- Yang Ming contributed a profit of $18.6m despite a 15% reduction in container liftings.
- The profitability was thwarted by a $21m loss in its dry bulk sector.
- It brought a consolidated net loss of $2.25m in the quarter.
- Yang Ming turnover declined by 12%, compared with H1 19, to $2.2bn.
- Its container volumes were down 10% at 2.38m teu.
- Net losses for the period were $29.5m, a $30.5m deficit in its troubled bulk business.
According to an article published in The Loadstar, Yang Ming’s box business swung into the black in the second quarter, contributing a profit of $18.6m despite a 15% reduction in container liftings.
Profitability thwarted by a $21m loss
However, the Taiwanese transport group’s aspirations for profitability were thwarted by a $21m loss in its dry bulk sector, bringing a consolidated net loss of $2.25m in the quarter.
For the half-year, Yang Ming turnover declined by 12%, compared with H1 19, to $2.2bn, with its container volumes down 10% at 2.38m teu.
Net losses for the period were $29.5m, including a $30.5m deficit in its troubled bulk business.
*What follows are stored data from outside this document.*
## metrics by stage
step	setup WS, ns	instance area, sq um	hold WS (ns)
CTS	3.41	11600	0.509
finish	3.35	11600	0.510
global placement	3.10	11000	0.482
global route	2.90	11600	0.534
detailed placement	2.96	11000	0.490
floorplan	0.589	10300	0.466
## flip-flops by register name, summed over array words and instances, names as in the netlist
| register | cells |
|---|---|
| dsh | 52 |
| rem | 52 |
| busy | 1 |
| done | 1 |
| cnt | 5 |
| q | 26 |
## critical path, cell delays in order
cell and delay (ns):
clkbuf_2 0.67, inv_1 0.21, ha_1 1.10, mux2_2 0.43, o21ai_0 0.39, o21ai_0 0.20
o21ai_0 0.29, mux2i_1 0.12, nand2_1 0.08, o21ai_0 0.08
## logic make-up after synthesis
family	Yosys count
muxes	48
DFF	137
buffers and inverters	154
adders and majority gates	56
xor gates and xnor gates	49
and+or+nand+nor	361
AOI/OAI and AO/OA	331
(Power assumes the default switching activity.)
`config.mk`:
```
export PLATFORM = sky130hd
export DESIGN_NAME = ppsh_sqrt
export DESIGN_NICKNAME = d
export VERILOG_FILES = /design/src/hw/rtl/ppsh_pkg.sv /design/src/hw/rtl/ppsh_sqrt.sv
export SDC_FILE = /design/constraint.sdc
export NUM_CORES = 1
export LEC_CHECK = 0
export BUFFER_PORTS_ARGS = -buffer_cell sky130_fd_sc_hd__buf_4
export CELL_PAD_IN_SITES_DETAIL_PLACEMENT = 0
export CELL_PAD_IN_SITES_GLOBAL_PLACEMENT = 1
export CORE_AREA = 2 2 163 165
export DETAILED_ROUTE_END_ITERATION = 8
export DIE_AREA = 0 0 165 167
export PLACE_DENSITY = 0.86
export SYNTH_ARGS = -nofsm -noshare
export SYNTH_HDL_FRONTEND = slang
export SYNTH_SLANG_ARGS = --single-unit
```
`constraint.sdc`:
```
create_clock -name clk -period 11.7 [get_ports clk]
set_input_delay 1.17 -clock clk [delete_from_list [all_inputs] [get_ports clk]]
set_output_delay 1.17 -clock clk [all_outputs]
set_load 0.02 [all_outputs]
```
`src/hw/rtl/ppsh_pkg.sv`:
```
// Shared types, codes and widths for the pair separation histogram.
// No dependencies; every other file of the block imports this package.
`default_nettype none

package ppsh_pkg;

  // default parameter values
  localparam int DEF_MAX_BINS    = 32;
  localparam int DEF_COUNT_WIDTH = 32;

  // fixed datapath widths
  localparam int CW    = 24;  // coordinate
  localparam int VW    = 25;  // difference / sum component
  localparam int ACCW  = 52;  // squared magnitudes and dot product
  localparam int RW    = 26;  // roots and line-of-sight quotient
  localparam int EW    = 23;  // range edges
  localparam int NBW   = 6;   // bins per axis register
  localparam int IXW   = 10;  // read index field
  localparam int QBW   = 5;   // divider step count
  localparam int PI_QBITS  = 26;
  localparam int BIN_QBITS = 6;

  // command codes
  localparam logic [1:0] CMD_COUNT = 2'd0;
  localparam logic [1:0] CMD_READ  = 2'd1;
  localparam logic [1:0] CMD_CLEAR = 2'd2;

  // status codes
  localparam logic [2:0] STAT_COUNTED  = 3'd0;
  localparam logic [2:0] STAT_PROJ_OUT = 3'd1;
  localparam logic [2:0] STAT_LOS_OUT  = 3'd2;
  localparam logic [2:0] STAT_ZERO_SUM = 3'd3;
  localparam logic [2:0] STAT_READ     = 3'd4;
  localparam logic [2:0] STAT_CLEARED  = 3'd5;

  // register indexes
  localparam logic [2:0] REG_NUM_BINS = 3'd0;
  localparam logic [2:0] REG_PROJ_MIN = 3'd1;
  localparam logic [2:0] REG_PROJ_MAX = 3'd2;
  localparam logic [2:0] REG_LOS_MIN  = 3'd3;
  localparam logic [2:0] REG_LOS_MAX  = 3'd4;

  typedef enum logic [1:0] {OP_COUNT, OP_READ, OP_CLEAR} op_t;

  typedef struct packed {
    logic [1:0]             cmd;
    logic signed [CW-1:0]   ax;
    logic signed [CW-1:0]   ay;
    logic signed [CW-1:0]   az;
    logic signed [CW-1:0]   bx;
    logic signed [CW-1:0]   by;
    logic signed [CW-1:0]   bz;
    logic [IXW-1:0]         bin_index;
  } in_item_t;

  typedef struct packed {
    logic [2:0]  status;
    logic [4:0]  proj_bin;
    logic [4:0]  los_bin;
    logic [31:0] bin_count;
  } out_item_t;

  typedef struct packed {
    op_t                  op;
    logic signed [VW-1:0] dx;
    logic signed [VW-1:0] dy;
    logic signed [VW-1:0] dz;
    logic signed [VW-1:0] sx;
    logic signed [VW-1:0] sy;
    logic signed [VW-1:0] sz;
    logic [IXW-1:0]       bin_index;
  } job_t;

  typedef struct packed {
    logic [NBW-1:0] num_bins;
    logic [EW-1:0]  proj_min;
    logic [EW-1:0]  proj_max;
    logic [EW-1:0]  los_min;
    logic [EW-1:0]  los_max;
  } cfg_t;

  typedef struct packed {
    logic            start;
    logic [ACCW-1:0] dividend;
    logic [RW-1:0]   divisor;
    logic [QBW-1:0]  nbits;
  } div_req_t;

  typedef struct packed {
    logic          busy;
    logic          done;
    logic [RW-1:0] quot;
  } div_rsp_t;

  typedef struct packed {
    logic            start;
    logic [ACCW-1:0] radicand;
  } sqrt_req_t;

  typedef struct packed {
    logic          busy;
    logic          done;
    logic [RW-1:0] root;
  } sqrt_rsp_t;

endpackage

`default_nettype wire

```
`src/hw/rtl/ppsh_sqrt.sv`:
```
// Iterative integer square root, one result bit per cycle.
// Depends on ppsh_pkg.
`default_nettype none

module ppsh_sqrt
  import ppsh_pkg::*;
(
  input  wire logic      clk,
  input  wire logic      rst,
  input  wire sqrt_req_t req,
  output sqrt_rsp_t      rsp
);

  localparam logic [ACCW-1:0] BIT0 = ACCW'(1) << (2 * (RW - 1));

  logic [ACCW-1:0] v;
  logic [ACCW-1:0] res;
  logic [ACCW-1:0] bitv;
  logic [QBW-1:0]  cnt;
  logic            busy;
  logic            done;
  logic [ACCW-1:0] trial;

  assign trial = res + bitv;

  // run one digit step per cycle
  always_ff @(posedge clk) begin
    if (rst) begin
      busy <= 1'b0;
      done <= 1'b0;
    end else begin
      done <= 1'b0;
      if (req.start) begin
        v    <= req.radicand;
        res  <= '0;
        bitv <= BIT0;
        cnt  <= QBW'(RW);
        busy <= 1'b1;
      end else if (busy) begin
        if (v >= trial) begin
          v   <= v - trial;
          res <= (res >> 1) + bitv;
        end else begin
          res <= res >> 1;
        end
        bitv <= bitv >> 2;
        cnt  <= cnt - QBW'(1);
        if (cnt == QBW'(1)) begin
          busy <= 1'b0;
          done <= 1'b1;
        end
      end
    end
  end

  assign rsp.busy = busy;
  assign rsp.done = done;
  assign rsp.root = res[RW-1:0];

endmodule

`default_nettype wire

```
==> results.toml <==
[layout]
multiInputGateArea_um2 = 7550
insertedDiodeCount = 0
fin_nets = 1593
utilization_pct = 52.3
fillCellCount = 2437
drive_gt1_share_pct = 10.5
finalNonFillerCells = 1777
area_delta_synth_final_pct = 10.8
regArea_um2 = 4090

[worst_hold_path]
hold_class = "reg2reg"

[timing]
fin_crit_ns = 6.18
drv_slew = 0
hold_ws_ns = 0.506
hold_viol = 0
worst_pin_slew_ns = 0.722
fin_tns_setup_ns = 0
layout_setup_ws_ns = 5.52
clock-skew-final_ns = 0.0111
rsz0062_at_grt = "no"
fin_crit_sh_pct = 52.8
finalSetupViolCount = 0
clock.fmax_mhz = 162
timing.slew.headroom_pct = 51.4

[synth]
synth_top_area_share_pct = 33.4
synth_cell_types = 66
synth_top_family_by_area = "compound AO/OA/AOI/OAI gates"
yosys-top-cells-area = "edfxtp_1 33%, ha_1 11%, xor2_1 6.2%"
synth-adder-area-share_pct = 11.3
synth-seq-cells = 137
syn_area_per_cell_um2 = 8.68
yosys_warnings = 0
synth-async-reset-ratio_pct = 0
syn_inst = 1401
synth_mux_area_share_pct = 0.185
synthSimpleGateAreaFrac_pct = 17.5
synth_top_flop_cell = "edfxtp_1"
synth-compound-area-share_pct = 22.9
yosys.area_share.xor_xnor_pct = 10.0
synth_edf_count = 135
synthesis.area_um2 = 12200
seq_area_frac_synth_pct = 33.7
yosysTopAreaCell = "edfxtp_1"
synth_fp_nets = 1565

[detailed_routing]
vias = 10400
viasPerCell = 5.86
initialDrtViolationCount = 960
drcViolationCount = 0
wl_per_cell_um = 17.4
dr.pass1.iters = 8
drtAntennaViolNets = 0
wirelength_mm = 31.0

[place]
gp_congestion = 0.895
hpwlAfterDp_mm = 23.3
pre_cts_slack_ns = 5.53
port_buffers = 82
dp_cells = 1745

[cts]
post_cts_buffers = 0
cts_resized = 0
h-tree-depth = 4
clock_latency_ns = 0.43
cts_buffers = 17
path_clk_slew_ns = 0.07
cts-root-buf = "clkbuf_16"
clock_path_buffers = 2
hold_buffers = 0
tritoncts = "yes"
clock_sinks = 137

[global_routing]
grt_usage_pct = 23.0
grt_pass1_wl_mm = 50.8
busiest_layer = "met1"
use_met3_pct = 2.99
grt_pass1_vias = 9860
antenna_found_initial = 0
grt.overflow.total = 0
use_met1_pct = 35.5
met2_usage_pct = 33.8
grt_max_degree = 81

[status]
outcome = "completed"

[die]
pin_count = 83
die_w_um = 165
die_y_um = 167
core_um2 = 25800
start_util_pct = 47.2
dieArea_um2 = 27600
rows = 59

[worst_setup_path]
worst_path_largest_cell_delay_ns = 0.62
ff2ff_setup_slack_ns = 5.52
end_kind = "flip-flop"
critPathKind = "reg2reg"
cp.arrival_ns = 6.28
cp_data_required_time_ns = 11.80
worst_path_most_repeated_cell = "a31oi_1"
path_cells = "ha_1 -> a31o_2 -> a31oi_1 -> o31ai_2 -> a31oi_1 -> o21bai_1 -> a31oi_1 -> or2_1 -> nor2b_1 -> o21ai_1 -> xnor2_1 -> ha_1 -> a21oi_1 -> o21bai_1 -> a21o_1 -> nand3_1 -> a21oi_1 -> a2111oi_1 -> o31a_1 -> buf_4 -> a21boi_4 -> buf_4"
crit_path_top_delay_cell = "a2111oi_1"
crit_fanout = 52
critPathLaunchType = "flip-flop"

[power_and_ir_drop]
cellPowerDensity_nw_per_um2 = 171
ir_drop_mv = 0.0815
leakage_uw = 0.00515

[flow_run]
cap_viol_max_count = 0
==> logic make-up (layout without fill, tap and decap cells) <==
group / after synthesis / after routing
flip-flops: 137 / 137
multiplexers: 2 / 2
AND/OR/NAND/NOR: 458 / 458
buffers and inverters: 112 / 153
adder cells (fa/ha/maj): 109 / 109
XOR/XNOR: 139 / 139
AO/OA/AOI/OAI: 444 / 444
==> critical path, delay by kind of cell (launching register included) <==
kind                     cells  cell delay [ns]
XOR/XNOR                     1             0.15
AND/OR/NAND/NOR              3             0.44
flip-flops                   1             0.45
AO/OA/AOI/OAI               14             3.33
adder cells (fa/ha/maj)      2             0.78
buffers and inverters        2             0.64
==> Yosys cell counts, types with 28 or more instances <==
library cell and number:
nor2_1 103, buf_4 28, ha_1 108, nand2_1 168, o21ai_0 126, nor3_1 28, inv_1 31, xor2_1 86
clkbuf_1 38, edfxtp_1 135, a31oi_1 49, xnor2_1 53, nand4_1 36, a21oi_1 100, nor2b_1 43
==> per-stage QoR <==
step / power [uW] / area, um^2
6_report: 2310 / 13500
5_1_grt: 2470 / 13500
4_1_cts: 2310 / 13500
3_5_place_dp: 1730 / 12900
3_3_place_gp: 1720 / 12900
2_1_floorplan: 1490 / 12200
==> layout by cell type (no fill, tap or decap), drive strengths merged, types with 27 or more instances in the layout <==
cell    count
nor3       28
nand2     168
nand4      36
xor2       86
nor2b      43
a21oi     102
xnor2      53
ha        108
a31oi      50
o21ai     137
inv        38
nor2      104
edfxtp    135
a21o       27
buf        90
==> cell type report <==
class                   count  share of cell area, %
well taps                 335                   3.11
clock inverters            15                   1.37
multi-input cells        1152                   56.1
flip-flops and latches    137                   30.4
clock buffers              17                   3.16
inverters                  31                  0.864
repair buffers             90                   5.02
==> where the power goes <==
part	switching (uW)	total, uW	internal, uW
logic	631	1040	412
clock network	247	570	324
registers	60.9	692	631
==> worst paths after layout <==
check / from / cells after the start / endpoint
worst max register to register: res[2] / 22 / v[45]
worst max-delay path: res[2] / 22 / v[45]
worst min-delay path: busy / 1 / done
worst min register to register: busy / 1 / done
==> state kept, by name (all words and copies together), names as in the netlist <==
signal  flops
done        1
cnt         5
bitv       26
v          52
res        52
busy        1
==> per-layer routing <==
| layer | part of all wire (%) | wire length, um |
|---|---|---|
| met1 | 50 | 15500 |
| met2 | 43 | 13300 |
| met3 | 5.6 | 1730 |
| met4 | 1.4 | 447 |
| met5 | 0 | 0 |
Power figures use the tool's default switching activity.
$ cat src/hw/rtl/ppsh_pkg.sv
// Shared types, codes and widths for the pair separation histogram.
// No dependencies; every other file of the block imports this package.
`default_nettype none

package ppsh_pkg;

  // default parameter values
  localparam int DEF_MAX_BINS    = 32;
  localparam int DEF_COUNT_WIDTH = 32;

  // fixed datapath widths
  localparam int CW    = 24;  // coordinate
  localparam int VW    = 25;  // difference / sum component
  localparam int ACCW  = 52;  // squared magnitudes and dot product
  localparam int RW    = 26;  // roots and line-of-sight quotient
  localparam int EW    = 23;  // range edges
  localparam int NBW   = 6;   // bins per axis register
  localparam int IXW   = 10;  // read index field
  localparam int QBW   = 5;   // divider step count
  localparam int PI_QBITS  = 26;
  localparam int BIN_QBITS = 6;

  // command codes
  localparam logic [1:0] CMD_COUNT = 2'd0;
  localparam logic [1:0] CMD_READ  = 2'd1;
  localparam logic [1:0] CMD_CLEAR = 2'd2;

  // status codes
  localparam logic [2:0] STAT_COUNTED  = 3'd0;
  localparam logic [2:0] STAT_PROJ_OUT = 3'd1;
  localparam logic [2:0] STAT_LOS_OUT  = 3'd2;
  localparam logic [2:0] STAT_ZERO_SUM = 3'd3;
  localparam logic [2:0] STAT_READ     = 3'd4;
  localparam logic [2:0] STAT_CLEARED  = 3'd5;

  // register indexes
  localparam logic [2:0] REG_NUM_BINS = 3'd0;
  localparam logic [2:0] REG_PROJ_MIN = 3'd1;
  localparam logic [2:0] REG_PROJ_MAX = 3'd2;
  localparam logic [2:0] REG_LOS_MIN  = 3'd3;
  localparam logic [2:0] REG_LOS_MAX  = 3'd4;

  typedef enum logic [1:0] {OP_COUNT, OP_READ, OP_CLEAR} op_t;

  typedef struct packed {
    logic [1:0]             cmd;
    logic signed [CW-1:0]   ax;
    logic signed [CW-1:0]   ay;
    logic signed [CW-1:0]   az;
    logic signed [CW-1:0]   bx;
    logic signed [CW-1:0]   by;
    logic signed [CW-1:0]   bz;
    logic [IXW-1:0]         bin_index;
  } in_item_t;

  typedef struct packed {
    logic [2:0]  status;
    logic [4:0]  proj_bin;
    logic [4:0]  los_bin;
    logic [31:0] bin_count;
  } out_item_t;

  typedef struct packed {
    op_t                  op;
    logic signed [VW-1:0] dx;
    logic signed [VW-1:0] dy;
    logic signed [VW-1:0] dz;
    logic signed [VW-1:0] sx;
    logic signed [VW-1:0] sy;
    logic signed [VW-1:0] sz;
    logic [IXW-1:0]       bin_index;
  } job_t;

  typedef struct packed {
    logic [NBW-1:0] num_bins;
    logic [EW-1:0]  proj_min;
    logic [EW-1:0]  proj_max;
    logic [EW-1:0]  los_min;
    logic [EW-1:0]  los_max;
  } cfg_t;

  typedef struct packed {
    logic            start;
    logic [ACCW-1:0] dividend;
    logic [RW-1:0]   divisor;
    logic [QBW-1:0]  nbits;
  } div_req_t;

  typedef struct packed {
    logic          busy;
    logic          done;
    logic [RW-1:0] quot;
  } div_rsp_t;

  typedef struct packed {
    logic            start;
    logic [ACCW-1:0] radicand;
  } sqrt_req_t;

  typedef struct packed {
    logic          busy;
    logic          done;
    logic [RW-1:0] root;
  } sqrt_rsp_t;

endpackage

`default_nettype wire

$ cat src/hw/rtl/ppsh_front.sv
// Input stage: decodes commands, forms difference and sum vectors, queues jobs.
// Depends on ppsh_pkg.
`default_nettype none

module ppsh_front
  import ppsh_pkg::*;
(
  input  wire logic     clk,
  input  wire logic     rst,
  input  wire logic     in_valid,
  output logic          in_stall,
  input  wire in_item_t in_data,
  output logic          q_valid,
  output job_t          q_job,
  input  wire logic     q_pop
);

  job_t       fifo [2];
  logic       wrp;
  logic       rdp;
  logic [1:0] cnt;
  logic       push;
  job_t       job_in;

  // decode and form vectors
  always_comb begin
    job_in = '0;
    case (in_data.cmd)
      CMD_COUNT: job_in.op = OP_COUNT;
      CMD_CLEAR: job_in.op = OP_CLEAR;
      default:   job_in.op = OP_READ;
    endcase
    job_in.dx = VW'(in_data.ax) - VW'(in_data.bx);
    job_in.dy = VW'(in_data.ay) - VW'(in_data.by);
    job_in.dz = VW'(in_data.az) - VW'(in_data.bz);
    job_in.sx = VW'(in_data.ax) + VW'(in_data.bx);
    job_in.sy = VW'(in_data.ay) + VW'(in_data.by);
    job_in.sz = VW'(in_data.az) + VW'(in_data.bz);
    job_in.bin_index = in_data.bin_index;
  end

  assign in_stall = (cnt == 2'd2);
  assign push     = in_valid && !in_stall;
  assign q_valid  = (cnt != 2'd0);
  assign q_job    = fifo[rdp];

  // hold queue storage
  always_ff @(posedge clk) begin
    if (push) begin
      fifo[wrp] <= job_in;
    end
  end

  // advance pointers and fill level
  always_ff @(posedge clk) begin
    if (rst) begin
      wrp <= 1'b0;
      rdp <= 1'b0;
      cnt <= 2'd0;
    end else begin
      if (push) begin
        wrp <= ~wrp;
      end
      if (q_pop) begin
        rdp <= ~rdp;
      end
      cnt <= cnt + {1'b0, push} - {1'b0, q_pop};
    end
  end

endmodule

`default_nettype wire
Yang Ming plans to seize the market
Yang Ming said it intended to redeliver three chartered-in bulk-carrying ships by the second quarter next year, but added that it expected an improvement in the sector in Q3.
It intends to “seize the opportunity” of higher rates on the transpacific and Asia-Europe routes and “expand its customer base”.
Tightly control operating costs
It added that, at the same time, it would tightly control operating costs, including “optimizing container flows to minimize container positioning costs” alongside reductions in feeder and inland costs and fuel consumption.
Yang Ming is currently the eighth-ranked global container line, with a fleet of 92 ships for a capacity of 620,000 teu, and has an order book of 19 vessels for 165,000 teu.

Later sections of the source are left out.